I work in local schools, and one of them does this. It's a state school, but a faith school.

They do it every year, and it's labelled, so the leaving children will have enjoyed gifts from previous year 6's and now it's their turn to leave a legacy.

also in this school there are often large families, and although the Yr 6's are moving on, the siblings get to enjoy their big brother/sister's 'gift' and the parents see it being used and enjoyed too.

I think it's quite a nice thing, and not compulsory to pay towards. But nice for your child to think there's always a bit of them left behind after they leave, esp if they're going to miss their primary school.

flowery · 24/06/2015 17:35

"I guess, it sometimes feel on here that people automatically assume that schools are trying to be massively authoritarian, grabby, unreasonable and controlling.

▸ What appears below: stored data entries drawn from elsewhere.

**config.mk**
```make
export PLATFORM = sky130hd
export DESIGN_NAME = aggregatingPipeline
export DESIGN_NICKNAME = d
export VERILOG_FILES = /design/src/hdl/permutePipelinePkg.sv /design/src/hdl/aggregatingPipeline.sv
export VERILOG_INCLUDE_DIRS = /design/src /design/src/include
export SDC_FILE = /design/constraint.sdc
export NUM_CORES = 1
export LEC_CHECK = 0
export BUFFER_PORTS_ARGS = -buffer_cell sky130_fd_sc_hd__buf_2
export CAP_MARGIN = 40
export CORE_MARGIN = 2
export CORE_UTILIZATION = 53
export CTS_CLUSTER_DIAMETER = 60
export DETAILED_ROUTE_END_ITERATION = 10
export GPL_ROUTABILITY_DRIVEN = 0
export HOLD_SLACK_MARGIN = 0.12
export PLACE_DENSITY = 0.83
export SLEW_MARGIN = 20
export SYNTH_ARGS = -nofsm -noshare
export SYNTH_HDL_FRONTEND = slang
export SYNTH_SLANG_ARGS = --single-unit
```
**constraint.sdc**
```tcl
create_clock -name clk -period 6.3 [get_ports clk]
set_input_delay 0.63 -clock clk [delete_from_list [all_inputs] [get_ports clk]]
set_output_delay 0.63 -clock clk [all_outputs]
set_load 0.02 [all_outputs]
```
**src/include/permutePipeline_defines.svh**
```systemverilog
`ifndef PERMUTE_PIPELINE_DEFINES_SVH
`define PERMUTE_PIPELINE_DEFINES_SVH

// Lane count and word widths
`define NUMBER_OF_PERMUTATORS 2
`define BOT_WIDTH 128

// Low 3 bits pick variable a, high 3 bits pick variable b
`define PERMUTE_WIDTH 6

`define PCOEFF_COUNT_BITWIDTH 16
// A single term needs up to 35 bits (2**32 plus margin for the shift)
`define PCOEFF_SUM_BITWIDTH (`PCOEFF_COUNT_BITWIDTH + 35)

// Lane input buffering
`define LANE_FIFO_DEPTH_LOG2 4
`define LANE_SLOWDOWN_LEVEL 10

// Result buffering towards the host
`define RESULT_FIFO_DEPTH_LOG2 4
`define RESULT_SLOWDOWN_LEVEL 10

`endif
```
**src/hdl/permutePipelinePkg.sv**
```systemverilog
`include "permutePipeline_defines.svh"

package permutePipelinePkg;

    // One input lane word
    typedef struct packed {
        logic                      valid;
        logic [`PERMUTE_WIDTH-1:0] permute;
        logic [`BOT_WIDTH-1:0]     bot;
    } laneBot_t;

    // Merged stream after the variable swap
    typedef struct packed {
        logic                  valid;
        logic                  last;
        logic [`BOT_WIDTH-1:0] bot;
    } permutedBot_t;

    // Batch result, also the results FIFO word
    typedef struct packed {
        logic [`PCOEFF_SUM_BITWIDTH-1:0]   sum;
        logic [`PCOEFF_COUNT_BITWIDTH-1:0] count;
    } pcoeffResult_t;

endpackage

```
**src/hdl/aggregatingPipeline.sv**
```systemverilog
`timescale 1ns/1ns
`include "permutePipeline_defines.svh"

module aggregatingPipeline (
    input  logic                              clk,
    input  logic                              reset,
    input  logic [`BOT_WIDTH-1:0]             top,
    input  permutePipelinePkg::permutedBot_t  bot,
    output logic                              resultsValid,
    output permutePipelinePkg::pcoeffResult_t result
);
    localparam int TERM_WIDTH = 35;
    localparam int NIBBLE_BITS = 6;

    logic s1Valid;
    logic s1Last;
    logic s1Subset;
    logic [`BOT_WIDTH-1:0] s1Remainder;
    logic s2Valid;
    logic s2Last;
    logic s2Subset;
    logic [NIBBLE_BITS-1:0] s2Nibbles;
    logic contributes;
    logic [TERM_WIDTH-1:0] term;
    logic [`PCOEFF_SUM_BITWIDTH-1:0] accSum;
    logic [`PCOEFF_SUM_BITWIDTH-1:0] nextSum;
    logic [`PCOEFF_COUNT_BITWIDTH-1:0] accCount;
    logic [`PCOEFF_COUNT_BITWIDTH-1:0] nextCount;

    function automatic logic [NIBBLE_BITS-1:0] countNibbles(input logic [`BOT_WIDTH-1:0] word);
        countNibbles = '0;
        for (int n = 0; n < `BOT_WIDTH / 4; n++) begin
            countNibbles = countNibbles + NIBBLE_BITS'(|word[4*n +: 4]);
        end
    endfunction

    // Stage 1: subset test and top-and-not-bot
    always_ff @(posedge clk) begin
        if (reset) begin
            s1Valid <= 1'b0;
            s1Last <= 1'b0;
        end else begin
            s1Valid <= bot.valid;
            s1Last <= bot.last;
        end
        s1Subset <= (bot.bot & ~top) == '0;
        s1Remainder <= top & ~bot.bot;
    end

    // Stage 2: nonzero nibbles of the remainder
    always_ff @(posedge clk) begin
        if (reset) begin
            s2Valid <= 1'b0;
            s2Last <= 1'b0;
        end else begin
            s2Valid <= s1Valid;
            s2Last <= s1Last;
        end
        s2Subset <= s1Subset;
        s2Nibbles <= countNibbles(s1Remainder);
    end

    // Stage 3: term and accumulation
    assign contributes = s2Valid && s2Subset;
    assign term = contributes ? (TERM_WIDTH'(1) << s2Nibbles) : '0;
    assign nextSum = accSum + `PCOEFF_SUM_BITWIDTH'(term);
    assign nextCount = accCount + `PCOEFF_COUNT_BITWIDTH'(contributes);

    always_ff @(posedge clk) begin
        if (reset) begin
            accSum <= '0;
            accCount <= '0;
            resultsValid <= 1'b0;
        end else begin
            resultsValid <= s2Last;
            if (s2Last) begin
                accSum <= '0;
                accCount <= '0;
            end else begin
                accSum <= nextSum;
                accCount <= nextCount;
            end
        end
    end

    // Last bot's own term is part of the emitted result
    always_ff @(posedge clk) begin
        if (s2Last) begin
            result <= '{sum: nextSum, count: nextCount};
        end
    end

    countNoWrap: assert property (@(posedge clk) disable iff (reset)
        contributes |-> accCount != '1);

endmodule

```
# After elaboration in Yosys (flattened, before gate mapping)
# Cells that the tools add are included.
[word_totals]
out_inout_bits = 68
elab_cells = 87
regBits = 275
input_bits = 260
[classes]
n_addsub = 33
n_shift = 1
bitwise = 4
n_reduce_logical = 35
muxes = 1
[op_table]
columns = ["op", "count"]
rows = [
  ["128-bit bitwise AND", 2],
  ["128-bit NOT", 2],
  ["6-bit by 1-bit adder with 6-bit output", 26],
  ["128-bit logical NOT", 1],
  ["4-bit OR reduction", 32],
  ["51-bit by 35-bit adder with 51-bit output", 1],
  ["35-bit 2-to-1 mux", 1],
  ["1-bit by 6-bit << shifter with 35-bit output, first input constant", 1],
  ["16-bit by 1-bit adder with 16-bit output", 1],
  ["5-bit by 1-bit adder with 6-bit output", 1],
  ["4-bit by 1-bit adder with 5-bit output", 1],
  ["3-bit by 1-bit adder with 4-bit output", 1],
  ["2-bit by 1-bit adder with 3-bit output", 1],
  ["1-bit by 1-bit adder with 2-bit output", 1],
  ["2-bit OR reduction", 1],
  ["1-bit logical AND", 1],
]

# Logic depth before layout (Yosys ltp)
# Gate-level depths: netlist (run 1).
[depth]
word_depth = 32
depth_mapped = 18

# Least setup slack after synthesis (run 1)
# Ideal clock, no wire load.
[synth_timing]
path_type = "register -> register"
from = "register s1Remainder[45]"
to = "register s2Nibbles[4]"
setup_ns = 0.118
path_buffers = 0
slack_ns = 1.255
stages_incl_launch_ff = 19
arrival_ns = 4.927
synth_period_minus_slack_ns = 5.045
t_required_ns = 6.182
path_cell_list = "dfxtp_1 -> or4_1 -> fa_1 -> inv_1 -> fa_1 -> inv_1 -> fa_1 -> fa_1 -> inv_1 -> fa_1 -> fa_1 -> inv_1 -> ha_1 -> inv_1 -> fa_1 -> inv_1 -> a21o_1 -> a21oi_1 -> xnor2_1"
[synth_via]
elab_chain_len = 22
[synth_lines]
columns = ["item", "line", "text"]
rows = [
  ["from (decl)", "aggregatingPipeline.sv:18", "logic [`BOT_WIDTH-1:0] s1Remainder;"],
  ["from (signal assigned)", "aggregatingPipeline.sv:47", "s1Remainder <= top & ~bot.bot;"],
  ["4-bit OR reduction", "aggregatingPipeline.sv:33", "countNibbles = countNibbles + NIBBLE_BITS'(|word[4*n +: 4]);"],
  ["6-bit by 1-bit adder with 6-bit output (21 in a row)", "aggregatingPipeline.sv:33", ""],
  ["to (signal assigned)", "aggregatingPipeline.sv:60", "s2Nibbles <= countNibbles(s1Remainder);"],
  ["to (decl)", "aggregatingPipeline.sv:22", "logic [NIBBLE_BITS-1:0] s2Nibbles;"],
]
# Every way passes these cells.
# A chain may end at the register's enable or synchronous reset.

# Worst setup path after layout (run 1)
[layout_timing]
from = "register s1Remainder[69]"
to = "register s2Nibbles[4]"
[layout_via]
elab_chain_len = 16
[layout_lines]
columns = ["item", "line"]
rows = [
  ["4-bit OR reduction", "aggregatingPipeline.sv:33"],
  ["6-bit by 1-bit adder with 6-bit output (15 in a row)", "aggregatingPipeline.sv:33"],
]
# Every way passes these cells.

I have to say that the staff at the school I work in really do try to see the parents point of view and do as much as they can to help the families who come to the school. Seems a bit sad that people can be so automatically "anti"."

There's nothing "automatic" about it. This particular school is being authoritarian, grabby, unreasonable and controlling. People are commenting on that, not on schools in general. I'm sure the staff at your school do try and see parents' points of view, but this particular school isn't, at least on this occasion. Any teacher writing that request who can't see how it is likely to grate is displaying a distinct lack of awareness and empathy.

Ohboys · 24/06/2015 18:55

Ragwort, I don't know about it being unprofessional if I accept a gift from one of my pupils. It would certainly be rude and hurtful if I didn't. How awful would it be if a child came up to me with their gift and I refused it? Like every teacher I know, I do not need a gift nor expect one. I tell each class this every year. I'm delighted with a card or picture but don't even expect that because the joy is in the teaching and seeing the children grow and develop. Some children want to bring a gift and I will only ever express pleasure when they give it to me.

PHANTOMnamechanger · 24/06/2015 19:05

our school invites leavers to donate a book/books to the school library, they put a label inside each one saying the name and leaving date of the donor. I think that's a nice idea but would also donate as suggested in the OP. I assume benches etc also get labeled with the year group who 'bought' it?

TopazRocks · 24/06/2015 19:08

Well, the short notice is a problem. Even if it's a good idea. The leavers will have left before they have bought the gift/gathered the money. If it's such a long tradition then surely they could have done the letters weeks ago and the children would have been more involved. So in the context a potentially good/okay idea does sound 'grabby' to me.

littlemiss, I like your poem. Better than any efforts from me. Grin

Etsyqueen · 24/06/2015 20:50

We had this at our school, we bought a bench for ds's year.

Pastaeater · 24/06/2015 22:16

Flowery - I mean that I often see people on here making very negative comments about schools; I wasn't talking about this school in particular.

binspin · 24/06/2015 22:17

ds school does this but they don't ask for money. year 6 fundraise throughout the year to get money to buy the school a present. last year was a buddy bench.

dangerrabbit · 24/06/2015 22:19

Yeah, I second the suggestion to send him in with 20p. Cheeky feckers!!!